Unit in Kotlin is mostly equivalent to void in Java, however only when the rules of the JVM allow it.
Functional types in Kotlin are represented by interfaces like:
public interface Function1<in P1, out R> : Function<R> {
    /** Invokes the function with the specified argument. */
    public operator fun invoke(p1: P1): R
}
When you declare (Int) -> Unit, from Java's point of view this is equivalent to Function<Integer, Unit>. That's why you have to return a value. To work around this problem, in Java there are two separate interfaces Consumer<T> and Function<T, R> for when you don't have/have a return value.
The Kotlin designers decided to forgo the duplication of functional interfaces and instead rely on compiler "magic". If you declare a lambda in Kotlin, you don't have to return a value because the compiler will insert one for you.

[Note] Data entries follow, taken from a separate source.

Background: an optimization exercise with open tools, aiming at a short achievable clock period and few clock cycles. Do not read the settings as production practice. RTL that was checked went through simulation tests only; none was proved equivalent to the original. Power figures rest on the tool's default switching activity, not on a simulated workload.

==> inputs of job 1054 <==
Design CPU, start of the top module:
module CPU(
    input  wire        clk,
    input  wire        reset,
    output wire [31:0] mem_addr,
    output wire        mem_wr,
    output wire [31:0] mem_wdata,
    input  wire [31:0] mem_rdata
);
clock: 22.0 ns
lec_check: 0
cap_margin: 20
cell_pad_in_sites_detail_placement: 1
cell_pad_in_sites_global_placement: 2
core_margin: 2
core_utilization: 30
place_density: 0.5
slew_margin: 20
standard.sh (not shown) runs the stock make flow with config.mk's settings and CLKGATE_MAP_FILE= SYNTH_SCRIPT=/design/flow/synth_recipe.tcl, a recipe that flattens the netlist after the stock synthesis.
==> flow/flow/run.sh <==
#!/bin/bash
# The standard layout (the standard.sh: standard synthesis, floorplan,
# placement, CTS, routing), with the post-CTS and post-global-route timing
# repair asked to leave a setup margin, so that it sizes and buffers the
# critical paths for a shorter achieved period. The clock period and I/O
# constraints are the standard flow's, unchanged. Output goes to flow_standard.log.
set -euo pipefail
bash standard.sh SETUP_SLACK_MARGIN=16 TNS_END_PERCENT=5 finish > flow_standard.log 2>&1
==> job 6379 (differences from job 1054) <==
--- a/flow/design.v
+++ b/flow/design.v
@@ -2356,17 +2356,17 @@
     wire [31:0] B_rf = rfv[rt] ? rf[rt*32 +: 32] : ((rt == 5'd29) ? 32'd227 : 32'd0);
     reg        ev;
     reg [31:0] eA, eB, eI, eS;       
     reg [4:0]  eN;                   
     reg [4:0]  edst;
-    reg [31:0] epc, epc4, eT;        
+    reg [31:0] epc4, eT;             
     reg        e_short;              
     reg        e_sra, e_add, e_sub, e_and, e_slt, e_shl, e_shr, e_lui, e_jal, e_zero;
     reg        e_wr, e_wrl, e_load, e_sllm, e_rmw, e_sw, e_addm, e_addm_ph;
     reg        e_beq, e_bne, e_ble, e_bgt, e_j, e_jr, e_rte, e_halt, e_addi;
     reg [1:0]  e_sz;
-    wire        e_act  = ev & ~halted & (epc == xpc);
+    wire        e_act  = ev & ~halted;
     wire [31:0] sum_ab = eA + eB;
     wire [31:0] dif_ab = eA - eB;
     wire [31:0] addr   = eA + eI;
     wire        eq_ab  = (eA == eB);
     wire        lt_ab  = (eA[31] ^ eB[31]) ? eA[31] : dif_ab[31];
@@ -2388,33 +2388,39 @@
     wire taken   = e_beq & eq_ab | e_bne & ~eq_ab | e_ble & (lt_ab | eq_ab) |
                    e_bgt & ~(lt_ab | eq_ab) | e_j;
     wire e_halts = e_halt | (e_addi & ovf);
     wire e_hold  = e_act & e_addm & ~e_addm_ph;
     wire e_done  = e_act & ~e_hold;
-    wire e_go    = e_done;
+    wire e_go    = e_done & ~e_halts;
     wire redir   = e_go & ((taken & ~e_short) | e_jr | e_rte);
     wire [31:0] rtgt = e_jr ? eA : (e_rte ? 32'd0 : eT);
-    wire e_dmem  = e_act & ~e_halt & (e_load | e_sllm | e_rmw | e_sw | e_addm);
+    wire e_dmem  = e_act & ~e_halts & (e_load | e_sllm | e_rmw | e_sw | e_addm);
     wire e_rfw   = e_go & e_wr;
     wire e_late  = ev & e_wrl;
     wire hz = use_rs & (pend[rs] | e_late & (edst == rs)) |
               use_rt & (pend[rt] | e_late & (edst == rt)) |
               (wr_now | wr_late) & (pend[dst] | e_late & (edst == dst));
     wire blk = memop & (mem_block | ev & e_rmw) | cplx & (cx_busy | ev & (e_rmw | e_sllm | e_addm));
-    wire d_go   = dv & ~halted & ~e_hold & ~hz & ~blk;
-    wire d_free = ~dv | d_go;                  
+    wire eqT = (dpc == eT);
+    wire eq4 = (dpc == epc4);
+    wire eqX = (dpc == xpc);
+    wire pcm = e_act ? (taken ? eqT : eq4) : eqX;
+    wire d_ok   = dv & ~halted & ~e_hold & ~(e_act & e_halts) & ~redir;
+    wire d_kill = d_ok & ~pcm;
+    wire d_go   = d_ok & pcm & ~hz & ~blk;
+    wire d_free = ~dv | d_kill | d_go;         
     wire byA = e_rfw & (edst == rs);
     wire byB = e_rfw & (edst == rt);
     wire [31:0] A = byA ? e_res : A_rf;
     wire [31:0] B = byB ? e_res : B_rf;
     wire        t4f   = (k4 == K_FETCH);
     wire        qne   = (qc != 4'd0);
     wire [31:0] qhw   = qw[qh*32 +: 32];
     wire [31:0] qhp   = qp[qh*32 +: 32];
     wire        ir_ld = d_free & (qne | t4f);
-    wire        push  = t4f;
-    wire        pop   = ir_ld;
+    wire        push  = t4f & (qne | ~d_free);
+    wire        pop   = d_free & qne;
     wire [2:0] nf = (k1 == K_FETCH) + (k2 == K_FETCH) + (k3 == K_FETCH) + (k4 == K_FETCH);
     wire fetch_ok = ({1'b0, qc} + {2'b0, nf}) < QN;
     wire t4load = (k4 == K_LOAD);
     wire t4rmw  = (k4 == K_RMW);
     wire t5cx   = (k5 == K_SLLM) | (k5 == K_ADDM2);
@@ -2472,11 +2478,11 @@
                 qc <= qc + (push ? 4'd1 : 4'd0) - (pop ? 4'd1 : 4'd0);
                 if (d_free) dv <= qne | t4f;
             end
             if (e_act & e_halts) halted <= 1'b1;
             if (e_act & e_addm) e_addm_ph <= ~e_addm_ph;
-            if (e_done) xpc <= e_jr ? eA : (e_rte ? 32'd0 : (taken ? eT : epc4));
+            if (e_done) xpc <= taken ? eT : (e_jr ? eA : (e_rte ? 32'd0 : epc4));
             if (~e_hold) ev <= d_go;
             if (e_go & (e_rmw | e_sllm | e_addm)) cx_busy <= 1'b1;
             if (e_go & e_rmw) mem_block <= 1'b1;
             if (t4rmw) begin mem_block <= 1'b0; cx_busy <= 1'b0; end
             if (t5cx) cx_busy <= 1'b0;
@@ -2524,11 +2530,10 @@
             eB   <= (i_addi | i_addiu | i_slti) ? sei : B;
             eI   <= i_lui ? {imm, 16'd0} : sei;
             eS   <= (i_sllv | i_srav) ? A : B;
             eN   <= (i_sllv | i_srav) ? B[4:0] : sh;
             edst <= dst;
-            epc  <= dpc;
             epc4 <= dpc4;
             eT   <= (i_j | i_jal) ? {dpc4[31:28], ir[25:0], 2'b00}
                                   : (dpc4 + {sei[29:0], 2'b00});
             e_short <= (i_j | i_jal) ? ((ir[25:0] - dpc[27:2]) <= 26'd5 &&
                                         (ir[25:0] - dpc[27:2]) != 26'd0)
==> flow/run.sh (new file) <==
#!/bin/bash
# synth_recipe.tcl (not shown) runs the flow's synth.tcl, then flattens the netlist and writes it again
# the make line also repeats each setting of config.mk as NAME=value (left out here)
make -C /OpenROAD-flow-scripts/flow DESIGN_CONFIG=/design/flow/config.mk WORK_HOME=/design/flow/orfs CLKGATE_MAP_FILE= SYNTH_SCRIPT=/design/flow/synth_recipe.tcl finish
removed: flow/flow/run.sh
removed: flow/standard.sh
==> impl_results.md <==
- Status: no timing/DRC/antenna violations
- Netlist cell types: 109
- Pin count of the biggest net entering global routing: 145
- Mean area per synthesized cell: 10.7 um^2
- Most used standard cells in the synthesized netlist: sky130_fd_sc_hd__edfxtp_1 (2099), sky130_fd_sc_hd__nand2_1 (1853), sky130_fd_sc_hd__o21ai_0 (1469), sky130_fd_sc_hd__nor2_1 (1224), sky130_fd_sc_hd__clkbuf_1 (1005)
- Number of antenna repair diodes: 109
- Seq pwr: 7390 uW
- Final Non-Filler Cells: 20000
- Most frequent cells in the layout: sky130_fd_sc_hd__edfxtp_1 (2099), sky130_fd_sc_hd__nand2_1 (1804), sky130_fd_sc_hd__o21ai_0 (1397), sky130_fd_sc_hd__nor2_1 (1184), sky130_fd_sc_hd__a21oi_1 (886)
- Adder-cell area share of the yosys netlist: 0.0183
- Least setup slack across all paths after layout: 15.52 ns
- Fraction of power consumed by combinational cells: 0.477
- Detailed placer's ending HPWL: 589000 um
- CP Cell Sequence: buf_4 > buf_4 > buf_12 > buf_6 > mux4_2 > mux2i_1 > o21ai_0 > nand3_1 > o21ai_0 > o21ai_0 > o21ai_0
- Combined global-route utilization of all metal layers: 0.341
- Placer congestion estimate: 0.961
- Path depth of the worst reg2reg path: 11
- Iteration-0 DRC Markers: 15200
- Fin crit period: 6.48 ns
- Reported clock group power: 5320 uW
- GRT met2 Usage: 0.550
[end of results for job 1054]
==> impl_results.md <==
- Combined global-route utilization of all metal layers: 0.355
- Fraction of power consumed by combinational cells: 0.099
- Placer congestion estimate: 0.948
- Status: no timing/DRC/antenna violations
- Iteration-0 DRC Markers: 16400
- Most frequent cells in the layout: sky130_fd_sc_hd__edfxtp_1 (2069), sky130_fd_sc_hd__nand2_1 (1460), sky130_fd_sc_hd__nor2_1 (1227), sky130_fd_sc_hd__o21ai_0 (1169), sky130_fd_sc_hd__a21oi_1 (1164)
- Detailed placer's ending HPWL: 605000 um
- Path depth of the worst reg2reg path: 26
- Netlist cell types: 96
- Final Non-Filler Cells: 19900
- GRT met2 Usage: 0.573
- Fin crit period: 11.50 ns
- Most used standard cells in the synthesized netlist: sky130_fd_sc_hd__edfxtp_1 (2069), sky130_fd_sc_hd__nand2_1 (1525), sky130_fd_sc_hd__nor2_1 (1287), sky130_fd_sc_hd__o21ai_0 (1212), sky130_fd_sc_hd__a21oi_1 (1177)
- Mean area per synthesized cell: 10.7 um^2
[end of results for job 6379]
Testbench counts of job 1054, summed over its fixed seeds: cycles 64,715.
No functional check of the RTL was part of job 6379.

==> port drivers added, routing unchanged <==
No port has a modelled driver above. Below, the same layouts with a new extraction and two added sets of constraints.
Step 1, drivers: a clkbuf_16 drives clk and a buf_2 each remaining input, both assumed.
Step 2, shift: input delay + t, output delay - t, t = (earliest + latest rising clock arrival at the registers) / 2. This alone moves slack from input paths to output paths.
Slacks: ideal ports / drivers / drivers and shift; pairs: ideal ports / drivers.
| run | t (ns) | setup WS [ns] | worst hold slack (ns) | worst setup path at the end |
|---|---|---|---|---|
| job 1054 | 1.114 | 15.522 / 15.522 / 15.005 | 0.324 / 0.324 / 0.324 | input, reset recovery |
| job 6379 | 1.096 | 10.498 / 10.498 / 10.498 | 0.327 / 0.327 / 0.327 | register to register |
After both steps every run listed still meets setup and hold. The setup slack of job 1054, which loses most, moves by 0.000 ns with the drivers and by -0.517 ns with both steps. The worst setup slack also covers recovery checks on asynchronous resets.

To make your life a little bit easier, you can write a helper method that wraps a Consumer<T> in a Function1<T, Unit>:
public class FunctionalUtils {
    public static <T> Function1<T, Unit> fromConsumer(Consumer<T> callable) {
        return t -> {
            callable.accept(t);
            return Unit.INSTANCE;
        };
    }
}
Usage:
f(fromConsumer(integer -> doSomething()));
Fun fact: The special handling of Unit by the Kotlin compiler is the reason you can write code like:
fun foo() {
    return Unit
}
or
fun bar() = println("Hello World")
Both methods have return type void in the generated bytecode but the compiler is smart enough to figure that out and allow you to use return statements/expressions anyway.